In that start versus Minnesota, Jimenez allowed two runs over six innings, but the Indians scored only one the whole game. Last night, Jimenez brought an electric arsenal to the bump and made only one big mistake. Unfortunately, that mistake cost him three runs, and the Tribe, once again, could muster only one.
Jimenez’s heater touched 97 mph in his seven-inning, three-run effort against the Braves, and he controlled all three of his secondary offerings well. His changeup and slider were particularly sharp. But with runners at the corners, two outs, and Brian McCann at the plate in the bottom of the third inning, he let a slider get away.
The count on McCann was 1-1, the product of a first-pitch curveball strike and a two-seam fastball in the dirt. Catcher Yan Gomes called for a backdoor slider, a pitch that can give the Braves’ backstop trouble when it’s located on or just off the outside black. Jimenez’s slider started there—but that was bad news, because it meant the pitch was destined for McCann’s knee-high hot zone down the middle of the plate.
Into the hot zone it sailed, and deep into the bleachers it flew. With Kris Medlen dealing for the Braves, the mistake was Jimenez’s ticket to a dubious feat that no Indians pitcher had accomplished since Dennis Eckersley in August of 1976.
Given the question marks surrounding their rotation, the Tribe can’t afford to squander quality efforts from the mercurial Jimenez. Terry Francona’s club has now lost three in a row, falling behind the Orioles in the wild card race, where it also trails the second-place Athletics by four games. With a visit to the Tigers, who now enjoy a 6 ½-game cushion in the Central, next on the docket, and the Orioles coming to Cleveland after that, the Indians must get back on track quickly to retain a chance of capitalizing on their cakewalk late-season slate.
Defensive Play of the Night
In most ballparks, hitting a ball more than 410 feet to dead center field yields positive outcomes, but a center fielder adept at handling Tal’s Hill can frustrate hitters who test the 436-foot mark at Minute Maid.
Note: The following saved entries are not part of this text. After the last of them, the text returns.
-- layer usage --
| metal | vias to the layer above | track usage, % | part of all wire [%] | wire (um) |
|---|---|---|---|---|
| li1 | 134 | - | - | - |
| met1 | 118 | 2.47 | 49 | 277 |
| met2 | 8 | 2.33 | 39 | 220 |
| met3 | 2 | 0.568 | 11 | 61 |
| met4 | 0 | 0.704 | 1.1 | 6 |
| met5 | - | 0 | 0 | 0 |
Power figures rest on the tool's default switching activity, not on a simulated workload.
[./run.sh]
#!/bin/bash
# OpenROAD 26Q1-2900-gdf79404cd8, Yosys 0.63+post, stock flow scripts
make -C /OpenROAD-flow-scripts/flow DESIGN_CONFIG=/design/flow/config.mk WORK_HOME=/design/flow/orfs finish
[./config.mk]
export PLATFORM = sky130hd
export DESIGN_NAME = bcddisplay
export DESIGN_NICKNAME = bcddisplay
export VERILOG_FILES = /design/flow/design.v
export SDC_FILE = /design/flow/constraint.sdc
export NUM_CORES = 4
export LEC_CHECK = 1
export CORE_AREA = 10 10 76 76
export DIE_AREA = 0 0 86 86
[./constraint.sdc]
current_design bcddisplay

set clk_period 5.9
set clk_io_pct 0.2

create_clock -name clk0 -period $clk_period

set non_clock_inputs [all_inputs -no_clocks]
set_input_delay [expr $clk_period * $clk_io_pct] -clock clk0 $non_clock_inputs
set_output_delay [expr $clk_period * $clk_io_pct] -clock clk0 [all_outputs]
[./design.v]
module add3 (in, out);
	input [3:0] in;
	output reg [3:0] out;
	always @ (in)
	case (in)
	4'b0101: out <= 4'b1000;
	4'b0110: out <= 4'b1001;
	4'b0111: out <= 4'b1010;
	4'b1000: out <= 4'b1011;
	4'b1001: out <= 4'b1100;
	default: out <= in;
	endcase
endmodule
module bcddisplay (b, out_HEX1, out_HEX0);
	input [7:0] b;
	output [6:0] out_HEX1, out_HEX0;
	wire [3:0] c1,c2,c3,c4,c5,c6,c7;
	wire [3:0] d1,d2,d3,d4,d5,d6,d7;
	assign d1 = {1'b0, b[7:5]};
	assign d2 = {c1[2:0], b[4]};
	assign d3 = {c2[2:0], b[3]};
	assign d4 = {c3[2:0], b[2]};
	assign d5 = {c4[2:0], b[1]};
	assign d6 = {1'b0, c1[3], c2[3], c3[3]};
	assign d7 = {c6[2:0], c4[3]};
	add3 a1(d1, c1);
	add3 a2(d2, c2);
	add3 a3(d3, c3);
	add3 a4(d4, c4);
	add3 a5(d5, c5);
	add3 a6(d6, c6);
	add3 a7(d7, c7);
	wire [3:0] ONES = {c5[2:0], b[0]};
	wire [3:0] TENS = {c7[2:0], c5[3]};
	hexdisplay u0 (ONES, out_HEX0);
	hexdisplay u1 (TENS, out_HEX1);
endmodule
module hexdisplay (in_HEX, out_SEG);
	input [3:0] in_HEX;
	output reg [6:0] out_SEG;
	always @ (in_HEX)
	case (in_HEX)
		4'h0: out_SEG <= 7'b1000000;
		4'h1: out_SEG <= 7'b1111001;
		4'h2: out_SEG <= 7'b0100100;
		4'h3: out_SEG <= 7'b0110000;
		4'h4: out_SEG <= 7'b0011001;
		4'h5: out_SEG <= 7'b0010010;
		4'h6: out_SEG <= 7'b0000010;
		4'h7: out_SEG <= 7'b1111000;
		4'h8: out_SEG <= 7'b0000000;
		4'h9: out_SEG <= 7'b0011000;
		4'ha: out_SEG <= 7'b0001000;
		4'hb: out_SEG <= 7'b0000011;
		4'hc: out_SEG <= 7'b1000110;
		4'hd: out_SEG <= 7'b0100001;
		4'he: out_SEG <= 7'b0000110;
		4'hf: out_SEG <= 7'b0001110;
	endcase
endmodule
==> run notes <==
run metrics: count of cell types in the netlist=60, Worst Hold Class=in2out, via count=1,346, Syn Area/Cell=7.07 um^2, Reg area=0 um^2, Fin Setup TNS=0 ns, flip-flops=0, Net Sw Frac=0.456, Critical Path End Type=primary output, Synth warnings=2, ANT cells=0, total wire length=3180 um, clkbuf count=0, pwr/cell area=117 nW/um^2, RD Place Congestion=0.896, gr usage total=0.0815, Synth area leader=ha_1, Cells after Synth=180, DR iter-0 viols=188, vias in the first global route=1,213, yosys cell count=180, Least-Margin Pin Slew=0.545 ns, Post-CTS Repair Setup Buffers=0, CP Max Fanout=10, WS Path Type=in2out, Final Hold Viols=0, area reported by Yosys stat=1270 um^2, Core Util at FP=0.309, drt wl/cell=12.9 um, Post-synth area hogs=ha_1, buf_6, a21oi_1, Seq share, synth=0, HPWL Detailed=2480 um, IO Count=22, core area=4120 um^2, area grow syn2layout=21.6%, first-pass GRT wire length=5490 um, DRC=0, Worst EP arrival=4.43 ns, Final Power=0.181 mW, final period utilization=0.950, port bufs=22, Period minus WS final=5.61 ns, clock share of power=0, cts hold-fix bufs=0, cts repair resizes=0, DR pass1 iterations=4, Detail Route Antenna Nets=0, worst ir drop on vdd=0.0340 mV, Max Clock Freq=178 MHz, Critical Path Start Type=input pin, RSZ-0062 raised after global routing=false, Logic pwr share=1.000, Post-Syn Area=1270 um^2, layout cells sized above 1=0.132, DIE WIDTH=86 um, NetSw=0.0825 mW, Die Y=86 um, Internal=0.0984 mW, Final setup violation count=0, Max-slew headroom=0.634, status=finished clean, initial antenna violation count=0, sequential power share=0, tally of OpenROAD warnings=39, CP required=4.72 ns, Remaining Overflow, GRT=0, Slew Limit Fails=0, Die ar.=7400 um^2, num rows=23, Max-Cap Viols=0, Area leader share=0.0983, largest net degree at the start of global routing=28, Avg Vias per Cell=5.45, P_leak=0.635 nW
-- cell usage in the layout (no fill, tap or decap), types with 2 or more instances in the layout --
cell type and n:
ha_1 10, a211oi_1 2, and3b_1 2, o211ai_1 2, o21a_1 4, nand4_1 3
a21boi_0 2, nand3_1 3, dlymetal6s2s_1 2, clkdlybuf4s50_1 20, inv_1 9, nand2b_1 5
buf_4 14, xnor2_1 3, a21oi_1 9, nor4bb_1 3, o21ai_1 3, o22ai_1 3
a22oi_1 3, a22o_1 2, nand2_1 10, mux2i_1 4, o32ai_1 3, nor2_1 13
a31oi_2 2, and2b_1 3, and3_1 2, a21o_1 3, o21ai_0 9, nor3_1 7
nor3b_1 3, mux2_1 3, a221oi_1 3
-- cell families after synthesis --
logic type / Yosys count / synth area share
muxes: 8 / 0.0757
adders and majority gates: 10 / 0.0983
AOI/OAI and AO/OA: 62 / 0.351
and+or+nand+nor: 66 / 0.307
xor gates and xnor gates: 4 / 0.0275
buffers and inverters: 30 / 0.141
-- cells in the mapped netlist, types with 2 or more instances --
cell / number
nand3_1: 3
buf_2: 8
nor3b_1: 3
a22o_1: 2
o21ai_1: 3
nand4_1: 3
o22ai_1: 3
and3_1: 2
a22oi_1: 3
ha_1: 10
xnor2_1: 3
nor3_1: 7
mux2i_1: 4
nand2_1: 10
a221oi_1: 3
clkbuf_1: 2
mux2_1: 3
nand2b_1: 5
o211ai_1: 2
buf_4: 5
nor4bb_1: 3
buf_6: 5
a211oi_1: 2
a31oi_2: 2
a21boi_0: 2
and3b_1: 2
o32ai_1: 3
and2b_1: 3
inv_1: 9
a21oi_1: 10
o21ai_0: 9
o21a_1: 4
nor2_1: 13
a21o_1: 3
-- layout make-up --
type	count	area, um^2
Timing Repair Buffer	37	350
Inverter	10	37.5
Fill cell	429	2570
Multi-Input combinational cell	150	1100
Tap cell	50	62.6
-- power by group through the flow --
stage	logic [mW]	clock network [mW]	registers (mW)
after global routing	0.203	0	0
final	0.181	0	0
after CTS	0.182	0	0
-- path summary, 6_finish.rpt --
check / startpoint / end / slack, ns / cells after the start
min: b[1] / out_HEX0[6] / 3.54 / 5
max: b[4] / out_HEX0[0] / 0.29 / 13
-- layer usage --
metal	global-route usage	up-vias	wire, um	part of all wire
li1	-	708	-	-
met1	0.119	597	1560	0.49
met2	0.134	41	1460	0.46
met3	0.00763	0	162	0.051
met4	0	0	0	0
met5	0	-	0	0
-- metrics by stage --
step / std cells / utilization / cell area [um^2] / hold WS (ns) / worst slack [ns]
final: 247 / 0.376 / 1550 / 3.54 / 0.294
after global placement: 247 / 0.374 / 1540 / 3.55 / 0.221
after global routing: 247 / 0.376 / 1550 / 3.61 / 0.0145
after detailed placement: 247 / 0.374 / 1540 / 3.54 / 0.204
after CTS: 247 / 0.374 / 1540 / 3.55 / 0.178
after floorplan: 180 / - / 1270 / 2.54 / 1.09
-- worst max-delay path: stages --
cell             delay [ns]
clkdlybuf4s50_1        0.57
xnor2_1                0.36
a22oi_1                0.11
a31oi_1                0.25
or2_1                  0.18
nand2_1                0.08
a21oi_1                0.23
a21oi_2                0.08
ha_1                   0.20
mux2_1                 0.29
a22o_1                 0.23
a211o_1                0.28
clkdlybuf4s50_1        0.41
Power and IR drop assume default switching activity.
**flow/design.v**
```verilog
module freqdivider(clock, newclock);
	input clock;
	output newclock;
	reg [19:0] counter;
	reg regclock;
	always @ (posedge clock)
		if (counter == 20'b0011_1101_0000_1001_0000) begin;
			counter <= 20'b0;
			regclock = ~regclock;
			end
		else
			counter <= counter + 1;
	assign newclock = (regclock==0);
endmodule
```
**flow/run.sh**
```bash
#!/bin/bash
# OpenROAD 26Q1-2900-gdf79404cd8, Yosys 0.63+post, stock flow scripts
make -C /OpenROAD-flow-scripts/flow DESIGN_CONFIG=/design/flow/config.mk WORK_HOME=/design/flow/orfs finish
```
**flow/config.mk**
```make
export PLATFORM = sky130hd
export DESIGN_NAME = freqdivider
export DESIGN_NICKNAME = freqdivider
export VERILOG_FILES = /design/flow/design.v
export SDC_FILE = /design/flow/constraint.sdc
export NUM_CORES = 4
export LEC_CHECK = 1
export CORE_AREA = 10 10 78 78
export DIE_AREA = 0 0 88 88
```
**flow/constraint.sdc**
```tcl
current_design freqdivider

set clk_period 2.8
set clk_io_pct 0.2

create_clock -name clk0 -period $clk_period [get_ports {clock}]

set non_clock_inputs [all_inputs -no_clocks]
set_input_delay [expr $clk_period * $clk_io_pct] -clock clk0 $non_clock_inputs
set_output_delay [expr $clk_period * $clk_io_pct] -clock clk0 [all_outputs]
```
==> summary.txt <==
Status: complete, no violations
Number of buffers created by CTS: 3
Top-count cell post-synth: dfxtp_1
Cell area after synthesis: 952.2 um2
Via density: 4.320
Vias: 648
Library cells used by synthesis: 24
IO Count: 2
Clock share of power: 38.4%
WHS: 0.4762 ns
First-pass GRT wire length: 2691 um
Worst-path fanout max: 11
Hpwl dp: 1087 um
Htree depth: 1
RR Startpoint: counter[0]$_SDFF_PN0_
Area contributors post-synth: dfxtp_1, xnor2_1, nor2_1, nor4_4, nand4_1
Antenna violations before repair: 0
Core footprint: 0.004414 mm2
Simple share: 31.54%
Hold_sp: counter[19]$_SDFF_PN0_
DR pass1 iterations: 4
Internal power: 401.6 uW
Leading area contributor after synthesis: dfxtp_1
Number of global-route vias before repair: 604
Max_slew headroom: 45.95%
Port Buf Inserts: 1
Crit. End Element: flop
P_leak: 0.3523 nW
Clk slew on worst S/H paths: 0.07 ns
Sequential share of power: 61.6%
Switching share of power: 17.69%
Net Switching: 86.30 uW
Clock Sinks: 21
Die H: 88 um
Fmax: 0.5135 GHz
Worst path arrival time: 1.83 ns
Total Routing Usage GR: 4.118%
Final WS setup: 0.8526 ns
Max-cap violations: 0
Row cnt: 24
WS Path Type: reg -> reg
Seq share, synth: 45.20%
Largest net degree at the start of global routing: 12
Post-synthesis instance total: 94
Placer Congestion: 0.8484
Tool warnings: 26
DRC Markers: 0
ANT nets after route: 0
Max VDD drop: 0.0001631 V
Final Routed Wirelength: 1491 um
Critical Path RT: 2.68 ns
Worst-Margin Slew: 0.8077 ns
Share of post-route cells with drive strength above 1: 12.24%
Fp_density: 21.57%
Commonest cells post-synth: dfxtp_1, nor2_1, xnor2_1
Post-Place Setup Slack: 0.8244 ns
Final Slew Violations: 0
Number of hold violations in the final report: 0
Setup Buffers After CTS: 0
TNS Setup: 0 ns
Filler cell count: 447
Die Wd: 88 um
CTS Root Cell: clkbuf_8
Dpl cells: 146
Ys flop type: dfxtp_1
Worst Setup SP: counter[0]$_SDFF_PN0_
Seq cells post-synth: 21
Yosys Chip Area: 952.2 um2
Hold_buf cts: 0
Yosys Instances: 94
Syn Area/Cell: 10.13 um2
Top cell area share: 42.05%
Post-synth EDFFs: 1
Top logic family: simple AND/OR/NAND/NOR gates
Yosys warns: 1
Area Growth Syn to Fin: 11.43%
Fin cells: 150
CTS tree: built
Number of diodes: 0
Aggregate global routing overflow: 0
XOR/XNOR Area Share: 15.64%
Endpoints failing setup: 0
Post-CTS Resized: 0
Critical path launch point type: flop
Pwr Total: 487.9 uW
Gate power share: 0%
Ys async rst share: 0%
RSZ-0062 raised after global routing: no
Clock Tree Buf Depth: 2
DR iter-0 viols: 48
Mux share: 0%
Synth Area in Adders: 2.628%
Complex Gates by Area: 1.445%
Tmin final: 1.947 ns
Chip area: 0.007744 mm2
Clock Latency Late Sink: 0.25 ns
DR WL/cell: 9.940 um
Fin crit share: 69.55%
Worst hold path class: reg -> reg
Power per Cell Area: 459.8 mW/mm2
Worst Skew: 0.002092 ns
area by class of cell:
type	instances	area, um2	area share, %
clock buffers	4	45.04	4.245
flip-flops and latches	21	430.4	40.57
repair buffers	1	10.01	0.9434
well taps	52	65.06	6.132
inverters	6	22.52	2.123
multi-input cells	66	488.0	45.99
critical path: stages, from the launching register on:
cell,delay [ns]
dfxtp_1,0.36
inv_1,0.08
ha_1,0.13
nor4b_1,0.23
nand3_1,0.14
nor2_1,0.64
kinds of logic after synthesis:
kind of cell               count (synthesis)
xor gates and xnor gates                  17
AOI/OAI and AO/OA                          2
DFF                                       21
buffers and inverters                      7
adders and majority gates                  2
and+or+nand+nor                           45
final timing paths:
check | depth (start not counted) | slack [ns] | end
min | 1 | 0.48 | counter[19]$_SDFF_PN0_
max reg2reg | 5 | 0.85 | regclock$_DFFE_PN_
max | 5 | 0.85 | regclock$_DFFE_PN_
min reg2reg | 1 | 0.48 | counter[19]$_SDFF_PN0_
metal layers:
| metal | up-vias | wire, um | GRT usage [%] |
|---|---|---|---|
| met1 | 309 | 772 | 5.610 |
| met4 | 0 | 31 | 0.8696 |
| met2 | 7 | 623 | 6.085 |
| met3 | 2 | 64 | 1.590 |
| met5 | - | 0 | 0 |
| li1 | 330 | - | - |
cells in the final DEF, fill, tap and decap left out, types with 2 or more instances in the layout:
cell type,n
dfxtp_1,20
nor2_1,14
xnor2_1,13
inv_1,6
nand3_1,6
nand4_1,6
nand2_1,4
xor2_1,4
nor4b_1,3
clkbuf_8,3
and3_1,2
nor4_4,2
ha_1,2
sequential cells by signal, indices dropped and copies added (netlist names):
register / cells
counter: 20
regclock: 1
metrics by stage:
step                      util (%)  cell area (um2)
after global routing         24.04             1061
after detailed placement     23.02             1016
after CTS                    24.04             1061
final                        24.04             1061
after floorplan                  -            952.2
after global placement       23.02             1016
power groups by stage:
stage     combinational [mW]  clock (mW)  sequential, mW
4_1_cts          0.000000157       0.196           0.300
5_1_grt          0.000000157       0.210           0.300
6_report         0.000000157       0.187           0.301
Power figures rest on the tool's default switching activity, not on a simulated workload.
### flow/design.v
module clockDivider(
    input clk,
    output one_hz_clk
);
    reg [27:0] counter;
    reg nuestroClock;
    always @(posedge clk  ) begin
            counter <= counter + 1;
            if(counter == 100000000/2)  
            begin
                counter <= 0;
                nuestroClock <= ~nuestroClock;		
            end
    end
    assign one_hz_clk = nuestroClock;
endmodule
module VGA800x600(
    input reset,
    input clk,
    input  nextIMG  ,
    input previousIMG,
    output[2:0] red,
    output[2:0] green,
    output[1:0] blue,
    output hsync,
    output vsync
);
    reg [2:0]position;  
    reg [10:0] hcount  ;
    reg [10:0] vcount  ;
    reg hsync_buf;
    reg vsync_buf;
    reg[(8-1):0] rgb;
    reg [15:0] address;
    reg[15:0] addressP;
    wire [3:0] img_pixel;
    wire _reset;
    wire statesClock;  
    wire vga_clk;  
    assign _reset=reset;
    assign hsync = hsync_buf;
    assign vsync = vsync_buf;
    ImageRom rom(.address(addressP),.data(img_pixel));
    clockDivider stateDividerClock(clk, statesClock);
    assign {red,green,blue}={rgb[7:5],rgb[4:2],rgb[1:0]};
    parameter img1 = 2'd0;
    parameter img2 = 2'd1;
    parameter img3 = 2'd2;
    parameter img4 = 2'd3;
    reg [1:0] currentState  ;
    reg [1:0] nextState  ;
    always @(posedge statesClock  ) begin
        if(reset)
            currentState <= img1;
        else
            currentState <= nextState;
    end
    always @(posedge vga_clk    ) begin
        case (currentState)
            img1: begin
                if(nextIMG)
                    nextState = img2;
                else if (previousIMG) 
                    nextState = img4;
                else
                    nextState = img1;
            end
            img2: begin
                if(nextIMG)
                    nextState = img3;
                else if (previousIMG)
                    nextState = img1;
                else
                    nextState = img2;
            end
            img3: begin
                if(nextIMG)
                    nextState = img4;
                else if (previousIMG)
                    nextState = img2;
                else
                    nextState = img3;
            end
            img4: begin
                if(nextIMG)
                    nextState = img1;
                else if (previousIMG)
                    nextState = img3;
                else
                    nextState = img4;
            end
            default: nextState = 2'bx;
        endcase
    end
    always @(posedge vga_clk     ) begin
        case (currentState)
            img1: position = 3'd0;
            img2: position = 3'd1;
            img3: position = 3'd2;
            img4: position = 3'd3;
            default: position = 3'd0;
        endcase
    end
    DCM_SP #(.CLKFX_DIVIDE(5), .CLKFX_MULTIPLY(2), .CLKIN_PERIOD(10))
    vga_clock_dcm (.CLKIN(clk), .CLKFX(vga_clk), .CLKFB(0), .PSEN(0), .RST(0));
    always @ (posedge   vga_clk )begin  
        if (address >= 15000) begin
            address <= 16'd0;
        end
        if (_reset)
        begin
            hcount <= 11'h0;
            vcount <= 11'h0;
            vsync_buf <= 1'b0;
            hsync_buf <= 1'b0;
            address<=16'd0;
        end
        else begin
            if (hcount == 1056) begin
                hcount <= 0;
                if (vcount == 628)
                    vcount <= 0;
                else
                    vcount <= vcount + 11'd1;
            end
            else
                hcount <= hcount + 11'd1;
            if ((vcount >= 601) && (vcount < 605))
                vsync_buf <= 1; 
            else
                vsync_buf <= 0;
            if ((hcount >= 840) && (hcount < 968))
                hsync_buf <= 1; 
            else
                hsync_buf <= 0;
            if ((hcount < 800) && (vcount < 600))begin
                if(hcount>290 && hcount<=(290+150))begin
                    if(vcount>200 && vcount<=(200+100))begin
                        address<=address+16'd1;
                        if(position==3'd0)begin
                           addressP<=(address+(16'd0*16'd15000));
                        end else if(position==3'd1)begin
                            addressP<=(address+(16'd1*16'd15000));
                        end else if(position==3'd2)begin
                            addressP<=(address+(16'd2*16'd15000));
                        end else if(position==3'd3)begin
                            addressP<=(address+(16'd3*16'd15000));
                        end 
                        rgb<={ {3{img_pixel[2]}}, {3{img_pixel[1]}}, {2{img_pixel[0]}} };
                    end else begin
                        rgb<=8'hff;
                    end
                end else 
                    rgb<=8'hff;
            end else begin
                rgb <=8'hff;
            end
        end
    end
endmodule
Justin Smoak, meet Brandon Barnes:
That catch, which Barnes made while falling backward, preceded a two-run homer by Franklin Gutierrez, so it saved a run in what, at the time, was a 1-0 game.
In the ninth inning, with the score now 3-2 Seattle, Dustin Ackley slapped a ball into the 5.5 hole, giving Houston’s middle infielders a chance to showcase their chemistry. Shortstop Jonathan Villar ranged well to his right to field the grounder, and by that point, his only play was a force on Gutierrez, who was running from first. Villar planted his back foot at the edge of the outfield grass and fired a one-hopper to second, where Jose Altuve made like a first baseman and came up with the scoop to complete the 6-4 fielder’s choice.